The “Wakiesha” mentioned by Abdullah refers to Wakiesha Wilson, an African-American woman who was found dead in a Los Angeles jail back in 2016.

Hamilton argues that the conversation proved that Black Lives Matter leaders were “summoning the spirits of the dead [and] using the power of the spirits of the dead in order to give them the ability to do what they’re calling the so-called justice work.”

Hamilton stated that those leaders seeking to summon the spirits of the dead are adhering to “the Yoruba religion of Ifa.”
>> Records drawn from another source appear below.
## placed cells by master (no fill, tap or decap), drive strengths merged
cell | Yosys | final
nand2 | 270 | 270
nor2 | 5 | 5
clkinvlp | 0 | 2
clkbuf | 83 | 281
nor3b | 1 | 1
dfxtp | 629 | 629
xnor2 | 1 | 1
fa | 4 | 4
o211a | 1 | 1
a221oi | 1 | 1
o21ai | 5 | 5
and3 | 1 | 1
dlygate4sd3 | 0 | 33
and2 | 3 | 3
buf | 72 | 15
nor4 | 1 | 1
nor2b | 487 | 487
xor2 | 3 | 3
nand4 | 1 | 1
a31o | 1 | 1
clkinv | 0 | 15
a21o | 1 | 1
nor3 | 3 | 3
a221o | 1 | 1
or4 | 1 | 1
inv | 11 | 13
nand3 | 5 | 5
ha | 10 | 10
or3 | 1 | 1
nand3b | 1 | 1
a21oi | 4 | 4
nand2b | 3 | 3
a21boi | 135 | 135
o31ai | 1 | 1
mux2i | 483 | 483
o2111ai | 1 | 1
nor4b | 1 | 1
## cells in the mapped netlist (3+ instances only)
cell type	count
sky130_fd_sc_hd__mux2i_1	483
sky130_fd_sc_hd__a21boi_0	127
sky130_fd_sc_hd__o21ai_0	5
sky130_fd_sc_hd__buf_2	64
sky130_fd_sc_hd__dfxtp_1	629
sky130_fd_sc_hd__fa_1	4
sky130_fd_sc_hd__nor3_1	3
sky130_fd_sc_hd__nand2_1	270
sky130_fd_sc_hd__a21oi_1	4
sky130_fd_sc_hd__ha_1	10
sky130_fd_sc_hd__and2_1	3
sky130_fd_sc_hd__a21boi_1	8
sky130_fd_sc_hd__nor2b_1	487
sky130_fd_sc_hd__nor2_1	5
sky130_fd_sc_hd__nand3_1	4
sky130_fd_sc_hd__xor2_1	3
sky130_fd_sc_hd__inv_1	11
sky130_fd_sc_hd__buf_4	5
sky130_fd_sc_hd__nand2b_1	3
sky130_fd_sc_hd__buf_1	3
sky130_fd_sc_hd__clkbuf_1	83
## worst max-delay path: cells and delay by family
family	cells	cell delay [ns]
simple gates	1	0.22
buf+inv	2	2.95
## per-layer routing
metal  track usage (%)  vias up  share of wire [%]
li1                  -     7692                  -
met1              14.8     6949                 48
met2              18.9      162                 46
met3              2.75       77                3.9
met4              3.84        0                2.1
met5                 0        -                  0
### src/rtl/writeback_stage.sv
// Final rv32i pipeline stage: commits ALU results directly and performs
// single-word data-memory reads for loads, driving the register_file write port.
module writeback_stage #(
    parameter int unsigned TIMEOUT_CYCLES = 16
) (
    input  logic        clock,
    input  logic        reset,
    input  logic        ex_valid,
    output logic        ex_ready,
    input  logic [4:0]  ex_rd,
    input  logic [31:0] ex_result,
    input  logic        ex_is_load,
    input  logic [2:0]  ex_funct3,
    output logic        mem_req,
    output logic [31:0] mem_addr,
    input  logic        mem_rvalid,
    input  logic [31:0] mem_rdata,
    output logic        register_file_write_enable,
    output logic [4:0]  rd,
    output logic [31:0] rd_value,
    output logic        misaligned_error,
    output logic        timeout_error
);

    localparam int unsigned CNT_W   = $clog2(TIMEOUT_CYCLES);
    localparam int unsigned CNT_MAX = TIMEOUT_CYCLES - 1;

    typedef enum logic {
        IDLE     = 1'b0,
        MEM_WAIT = 1'b1
    } state_t;

    state_t             state;
    logic [CNT_W-1:0]   wait_count;
    logic [4:0]         load_rd;
    logic [2:0]         load_funct3;
    logic [1:0]         load_offset;
    logic               accept;

    // Illegal funct3 or a halfword/word address not naturally aligned.
    function automatic logic is_bad_load(input logic [2:0] funct3, input logic [1:0] offset);
        logic bad;
        case (funct3)
            3'd0, 3'd4: bad = 1'b0;
            3'd1, 3'd5: bad = offset[0];
            3'd2:       bad = (offset != 2'd0);
            default:    bad = 1'b1;
        endcase
        return bad;
    endfunction

    function automatic logic [31:0] extract(input logic [2:0] funct3, input logic [1:0] offset,
                                            input logic [31:0] word);
        logic [31:0] byte_shift;
        logic [31:0] half_shift;
        logic [31:0] value;
        byte_shift = word >> {offset, 3'b000};
        half_shift = word >> {offset[1], 4'b0000};
        case (funct3)
            3'd0:    value = {{24{byte_shift[7]}}, byte_shift[7:0]};
            3'd1:    value = {{16{half_shift[15]}}, half_shift[15:0]};
            3'd4:    value = {24'd0, byte_shift[7:0]};
            3'd5:    value = {16'd0, half_shift[15:0]};
            default: value = word;
        endcase
        return value;
    endfunction

    assign ex_ready = (state == IDLE) && !reset;
    assign accept   = ex_valid && ex_ready;

    always_ff @(posedge clock) begin
        if (reset) begin
            state                      <= IDLE;
            wait_count                 <= '0;
            load_rd                    <= '0;
            load_funct3                <= '0;
            load_offset                <= '0;
            mem_req                    <= 1'b0;
            mem_addr                   <= '0;
            register_file_write_enable <= 1'b0;
            rd                         <= '0;
            rd_value                   <= '0;
            misaligned_error           <= 1'b0;
            timeout_error              <= 1'b0;
        end else begin
            // Strobes default low so each pulse lasts exactly one cycle.
            register_file_write_enable <= 1'b0;
            misaligned_error           <= 1'b0;
            timeout_error              <= 1'b0;
            case (state)
                IDLE: begin
                    if (accept) begin
                        if (!ex_is_load) begin
                            register_file_write_enable <= (ex_rd != 5'd0);
                            rd                         <= ex_rd;
                            rd_value                   <= ex_result;
                        end else if (is_bad_load(ex_funct3, ex_result[1:0])) begin
                            misaligned_error <= 1'b1;
                        end else begin
                            load_rd     <= ex_rd;
                            load_funct3 <= ex_funct3;
                            load_offset <= ex_result[1:0];
                            mem_req     <= 1'b1;
                            mem_addr    <= {ex_result[31:2], 2'b00};
                            wait_count  <= '0;
                            state       <= MEM_WAIT;
                        end
                    end
                end
                MEM_WAIT: begin
                    // Returning data takes priority over a simultaneous timeout.
                    if (mem_rvalid) begin
                        mem_req                    <= 1'b0;
                        register_file_write_enable <= (load_rd != 5'd0);
                        rd                         <= load_rd;
                        rd_value                   <= extract(load_funct3, load_offset, mem_rdata);
                        wait_count                 <= '0;
                        state                      <= IDLE;
                    end else if (wait_count == CNT_W'(CNT_MAX)) begin
                        mem_req       <= 1'b0;
                        timeout_error <= 1'b1;
                        wait_count    <= '0;
                        state         <= IDLE;
                    end else begin
                        wait_count <= wait_count + CNT_W'(1);
                    end
                end
                default: state <= IDLE;
            endcase
        end
    end

endmodule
“They are summoning dead spirits,” he said. “One of the touchstones of this religious practice is ancestral worship. Guess what the Bible calls that folks? Witchcraft.” 

Hamilton contended that Abdullah and others “really believe that the names of the folks that they are saying have become ancestral gods.”

Hamilton mentioned the chants as an example of “spiritual wickedness” that the Apostle Paul warned about in Ephesians 6:12.

In condemning BLM’s spiritual practices, Hamilton cited Deuteronomy 18. The Old Testament chapter describes those who practice witchcraft or call upon the dead as “detestable to the Lord.”

Before opening up the phone lines to his listeners, Hamilton delivered a message to Christians and churches who have embraced the Black Lives Matter movement.

“How can you reconcile that with what the word of God says?” he asked. “We have got to evaluate everything through the word of God.”